Executive Producer Tressa Azarel Smallwood On Her Unconventional Journey Into The Film Industry
Black women are done waiting for opportunites—we’ve learned to create lanes for ourselves. Fifteen years ago, Executive Producer Tressa Azarel Smallwood pulled the shade on her career as an educator and decided to take a massive leap of faith. Her tenacity and entrepreneurial skills led her to the book publishing industry with Life Changing Books and eventually to film and television as the co-founder of MegaMind Media. A few weeks after presenting her latest film Sinners Wanted at the Sundance Film Festival, Smallwood sat down to chat with me about her unconventional journey and trailblazing career. “The doctor told me that I had to stay on bedrest for six months and I was like, ‘Now wait a minute now, that's like a death sentence!’, she recalled. “During that time I had a family member who said, 'Maybe you should write a book while you're on bedrest, you're really good with creative writing .’ I used to teach English Language Arts. I said, ‘Okay, you know what I'll give that a shot. It's better than flipping the remote all day.' I started working on this book project, and back then, self-publishing was not very popular, so there were a lot of challenges and setbacks with distribution. However, I was really good at business. I put all of my efforts into not only the writing of the book but the distribution and the marketing. When I got off bedrest, I published that book, and I made $40K within my first two months.”

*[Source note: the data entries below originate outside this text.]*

==> src/include/wb_soc_map.svh <==
`ifndef WB_SOC_MAP_SVH
`define WB_SOC_MAP_SVH

// Top address byte of each slave region
`define WB_SOC_RAM_BASE 8'h00
`define WB_SOC_UART_BASE 8'h90

// RAM size as a power of two in words
`define WB_SOC_RAM_SIZE_BITS 10
`define WB_SOC_RAM_SIZE_BYTES ((1 << `WB_SOC_RAM_SIZE_BITS) * 4)

// UART register word offsets
`define WB_SOC_UART_THR 2'd0
`define WB_SOC_UART_LSR 2'd1
`define WB_SOC_UART_IER 2'd2
`define WB_SOC_UART_DIV 2'd3

`endif

==> src/logic/wb_soc_pkg.sv <==
`default_nettype none

package wb_soc_pkg;

	`include "wb_soc_map.svh"

	// Bus geometry
	localparam int WB_AW = 32;
	localparam int WB_DW = 32;
	localparam int WB_SW = 4;

	localparam int MEM_SIZE_BITS = `WB_SOC_RAM_SIZE_BITS;
	localparam int IRQ_W = 20;
	localparam int UART_IRQ_LINE = 2;
	localparam int UART_FIFO_DEPTH = 8;
	localparam int UART_FIFO_AW = $clog2(UART_FIFO_DEPTH);
	localparam int UART_DIV_W = 16;

	// Address map
	localparam logic [7:0] RAM_BASE = `WB_SOC_RAM_BASE;
	localparam logic [7:0] UART_BASE = `WB_SOC_UART_BASE;
	localparam logic [1:0] UART_THR_OFF = `WB_SOC_UART_THR;
	localparam logic [1:0] UART_LSR_OFF = `WB_SOC_UART_LSR;
	localparam logic [1:0] UART_IER_OFF = `WB_SOC_UART_IER;
	localparam logic [1:0] UART_DIV_OFF = `WB_SOC_UART_DIV;

	typedef logic [WB_AW-1:0] wb_adr_t;
	typedef logic [WB_DW-1:0] wb_dat_t;
	typedef logic [WB_SW-1:0] wb_sel_t;
	typedef logic [MEM_SIZE_BITS-1:0] mem_idx_t;
	typedef logic [IRQ_W-1:0] irq_vec_t;
	typedef logic [7:0] uart_byte_t;
	typedef logic [UART_DIV_W-1:0] uart_div_t;
	typedef logic [UART_FIFO_AW-1:0] fifo_ptr_t;
	typedef logic [UART_FIFO_AW:0] fifo_cnt_t;

	// Wishbone classic request and response
	typedef struct packed {
		wb_adr_t adr;
		wb_dat_t dat;
		wb_sel_t sel;
		logic    we;
		logic    cyc;
		logic    stb;
	} wb_m2s_t;

	typedef struct packed {
		wb_dat_t dat;
		logic    ack;
		logic    err;
	} wb_s2m_t;

	typedef enum logic {
		MST_CPU = 1'b0,
		MST_DBG = 1'b1
	} wb_master_e;

	typedef enum logic [1:0] {
		TX_IDLE,
		TX_START,
		TX_DATA,
		TX_STOP
	} tx_state_e;

endpackage

`default_nettype wire

==> src/logic/wb_arbiter.sv <==
`default_nettype none

module wb_arbiter (
	input  logic                wb_clk_i,
	input  logic                rst_n_i,
	input  wb_soc_pkg::wb_m2s_t cpu_req_i,
	input  wb_soc_pkg::wb_m2s_t dbg_req_i,
	output wb_soc_pkg::wb_s2m_t cpu_rsp_o,
	output wb_soc_pkg::wb_s2m_t dbg_rsp_o,
	output wb_soc_pkg::wb_m2s_t bus_req_o,
	input  wb_soc_pkg::wb_s2m_t bus_rsp_i
);

	import wb_soc_pkg::*;

	wb_master_e owner_q;
	wb_master_e last_q;
	wb_master_e next_owner;
	logic       busy_q;
	logic       cpu_want;
	logic       dbg_want;
	logic       cycle_done;

	assign cpu_want = cpu_req_i.cyc & cpu_req_i.stb;
	assign dbg_want = dbg_req_i.cyc & dbg_req_i.stb;
	assign cycle_done = bus_rsp_i.ack | bus_rsp_i.err;

	// Round robin, the master that did not own last wins a tie
	always_comb begin
		if (cpu_want && dbg_want) begin
			next_owner = (last_q == MST_CPU) ? MST_DBG : MST_CPU;
		end else if (dbg_want) begin
			next_owner = MST_DBG;
		end else begin
			next_owner = MST_CPU;
		end
	end

	////////////////////////////////////////////////////////////////////////////
	// Ownership
	////////////////////////////////////////////////////////////////////////////
	always_ff @(posedge wb_clk_i) begin
		if (!rst_n_i) begin
			busy_q <= 1'b0;
			owner_q <= MST_CPU;
			// Processor wins the first tie after reset
			last_q <= MST_DBG;
		end else if (busy_q) begin
			if (cycle_done) begin
				busy_q <= 1'b0;
				last_q <= owner_q;
			end
		end else if (cpu_want || dbg_want) begin
			busy_q <= 1'b1;
			owner_q <= next_owner;
		end
	end

	// Owner's request onto the shared bus
	always_comb begin
		bus_req_o = (owner_q == MST_DBG) ? dbg_req_i : cpu_req_i;
		bus_req_o.cyc = bus_req_o.cyc & busy_q;
		bus_req_o.stb = bus_req_o.stb & busy_q;
	end

	// Response goes back to the owner only
	always_comb begin
		cpu_rsp_o = '0;
		dbg_rsp_o = '0;
		if (busy_q) begin
			if (owner_q == MST_DBG) begin
				dbg_rsp_o = bus_rsp_i;
			end else begin
				cpu_rsp_o = bus_rsp_i;
			end
		end
	end

endmodule

`default_nettype wire

==> config.mk <==
export PLATFORM = sky130hd
export DESIGN_NAME = wb_arbiter
export DESIGN_NICKNAME = d
export VERILOG_FILES = /design/src/logic/wb_soc_pkg.sv /design/src/logic/wb_arbiter.sv
export VERILOG_INCLUDE_DIRS = /design/src /design/src/include
export SDC_FILE = /design/constraint.sdc
export NUM_CORES = 1
export LEC_CHECK = 0
export ABC_AREA = 1
export BUFFER_PORTS_ARGS = -buffer_cell sky130_fd_sc_hd__clkbuf_2
export CORE_AREA = 2 2 125 127
export DETAILED_ROUTE_END_ITERATION = 6
export DIE_AREA = 0 0 127 129
export GPL_TIMING_DRIVEN = 0
export HOLD_SLACK_MARGIN = 0.12
export PLACE_DENSITY = 0.39
export SLEW_MARGIN = 30
export SYNTH_ARGS = -nofsm -noshare
export SYNTH_HDL_FRONTEND = slang
export SYNTH_SLANG_ARGS = --single-unit
export TNS_END_PERCENT = 100
==> constraint.sdc <==
create_clock -name wb_clk_i -period 1.1 [get_ports wb_clk_i]
set_input_delay 0.22 -clock wb_clk_i [delete_from_list [all_inputs] [get_ports wb_clk_i]]
set_output_delay 0.22 -clock wb_clk_i [all_outputs]
set_load 0.02 [all_outputs]
==> results.yml <==
synthesis:
  syn_inst: 213
  syn-num-nets: 391
  synth.yosys.warnings: 0
  yosysSeqAreaShare_pct: 4.007
  synth_top_area_cell: "mux2_2"
  netlist_area_um2: 1499
  netlist_top_cells_area: "mux2_2 52%, nor2_1 17%, inv_1 9.8%"
  synthesis.area_per_instance_um2: 7.037
  ys_seq_elements: 3
  yosys.area.top_type_share_pct: 51.84
  synth_cell_types: 14
global_route:
  grt_use_met1_pct: 11.78
  use_met3_pct: 2.328
  gr-total-overflow: 0
  busiest_layer: "met2"
  grt_max_degree: 11
  track_usage_pct: 9.982
  use_met2_pct: 18.44
  grt_pass1_wl_mm: 12.92
  antenna_found_initial: 0
  grt_pass1_vias: 2628
finish:
  fin_cells: 728
  diodes: 0
  final_core_util_pct: 30.78
  area_delta_synth_final_pct: 207.5
  final_nets: 719
  drive_above_1_share_pct: 88.89
sta:
  slew_headroom_pct: 86.29
  period_needed_ns: 1.611
  setup_violations: 140
  fin_skew_ns: 0.001175
  worst_slew_pin_slew_ns: 0.2054
  finalHoldViolations: 0
  setup_ws_ns: -0.5105
  min_period_over_period_pct: 146.4
  fmax_ghz: 0.6209
  rsz0062_at_grt: "true"
  drv_slew: 0
setup_path:
  max_stage_delay_ns: 0.35
  rr_worst_depth: 7
  r2r_slack_ns: -0.04
  critPathKind: "flip-flop to primary output"
  path_common_cell: "nor2_4"
  critical_path.cell_chain: "clkbuf_16 -> nor2_4 -> inv_6 -> buf_12 -> nor2_4 -> clkbuf_4"
  cp_top_family: "buffers and inverters"
  r2r-start: "owner_q$_SDFFE_PN0P_"
  reg2reg_to: "owner_q$_SDFFE_PN0P_"
  crit_path_end_kind: "primary output"
  cpMaxStageDelayCell: "dfxtp_4"
  crit_path_max_fanout: 10
  path_buf_inv: 4
  startpoint_type: "flip-flop"
  arrival_ns: 1.39
  critical_path_required_ns: 0.88
  cp.depth: 6
run_status:
  status: "finished with violations"
  violations: "negative setup slack"
route:
  drc: 0
  vias_per_cell: 3.721
  drt_wl_total_mm: 9.757
  dr.first_iter.drc_count: 23
  dr.pass1.iters: 3
  vias: 2709
  wl_per_cell_um: 13.40
  drtAntennaViolNets: 0
pwr:
  vdd_drop_max_v: 0.0003493
  p_leak_nw: 2.424
  pwr_density_cell_nw_per_um2: 615.8
  power_w: 0.002839
hold_path:
  hp-start: "rst_n_i"
  hold_class: "input pin to flip-flop"
  hold_end: "last_q$_SDFFE_PN1P_"
  hold_path_depth: 2
flow_run:
  maxCapViolations: 0
floorplanning:
  core-area_um2: 14980
  rows: 45
  io-pin-count: 317
  fp.dieW_um: 127
  die_area_um2: 16380
  start_util_pct: 10.01
  die_h_um: 129
cts:
  holdBufCountCts: 0
  htreeDepth: 1
  cts_num_sinks: 3
  clk_latency_ns: 0.22
  cts_buffers: 3
  cts_tree: "done"
  cts-root-buf: "clkbuf_16"
  cts_buffer_depth: 2
  cts.clk_slew.worst_paths_ns: 0.03
placement:
  dp_slack_ns: -0.3845
  dp_hpwl_mm: 8.357
  dp_cells: 717
  port_buffers: 316
  gp_congestion: 0.7052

Realizing what she was able to accomplish in a relatively short period of time was eye-opening for the North Carolina native. “I talked to my husband, and he was like, ‘Okay if you don't want to go back to work if this is what you're going to do—you've gotta really do it.’ I never went back to work," Smallwood explained. “I started publishing other authors, writing more books, and that just became an open mecca for me. It’s what led me to eventually create MegaMind Media. I said if I'm going to have a film company the main issue is having the content. What better way to start a movie company when you have 162 book projects to choose from?”
Smallwood was adamant that she didn’t want to just throw a movie together. A novice in the film world, it was vital for her to surround herself with people who knew the ins and outs of the business. “My first project, it was a little bit unorthodox,” she laughed. “In 2015 I was ready to start making my mark in film. I had researched like crazy, and I kept saying I don't want to step out and do this unless I do it the right way. I didn’t want my movie to look dark and fuzzy. I haven't been to film school; I didn't have that level of expertise, so I knew I had to hire the people who could do it the right way. For the first project, I went to filmmaker Jamal Hill. He had already worked with Queen Latifah on Brotherly Love, and he was in pre-production on Deuces. He said, ‘Give me the top five books that you want to work on, and let me tell you which one would work for me.’ So I let him read five of the books. He came back to me and said, ‘Secrets of a Housewife is it. It will speak to the masses. Everybody has been cheated on, or has been the cheater, or knows somebody who's been cheated on.’ I just wanted to make sure at the end of the day we're sending positive messages about Black people. He wrote the first draft of the script, and I loved it. We shot that film in November of 2015. Jamal moved to Washington, D.C. with me for six weeks; he brought in all of the people that he knew and had relationships with from the Director of Photography to producers. My first time out was a success because I chose the right people.”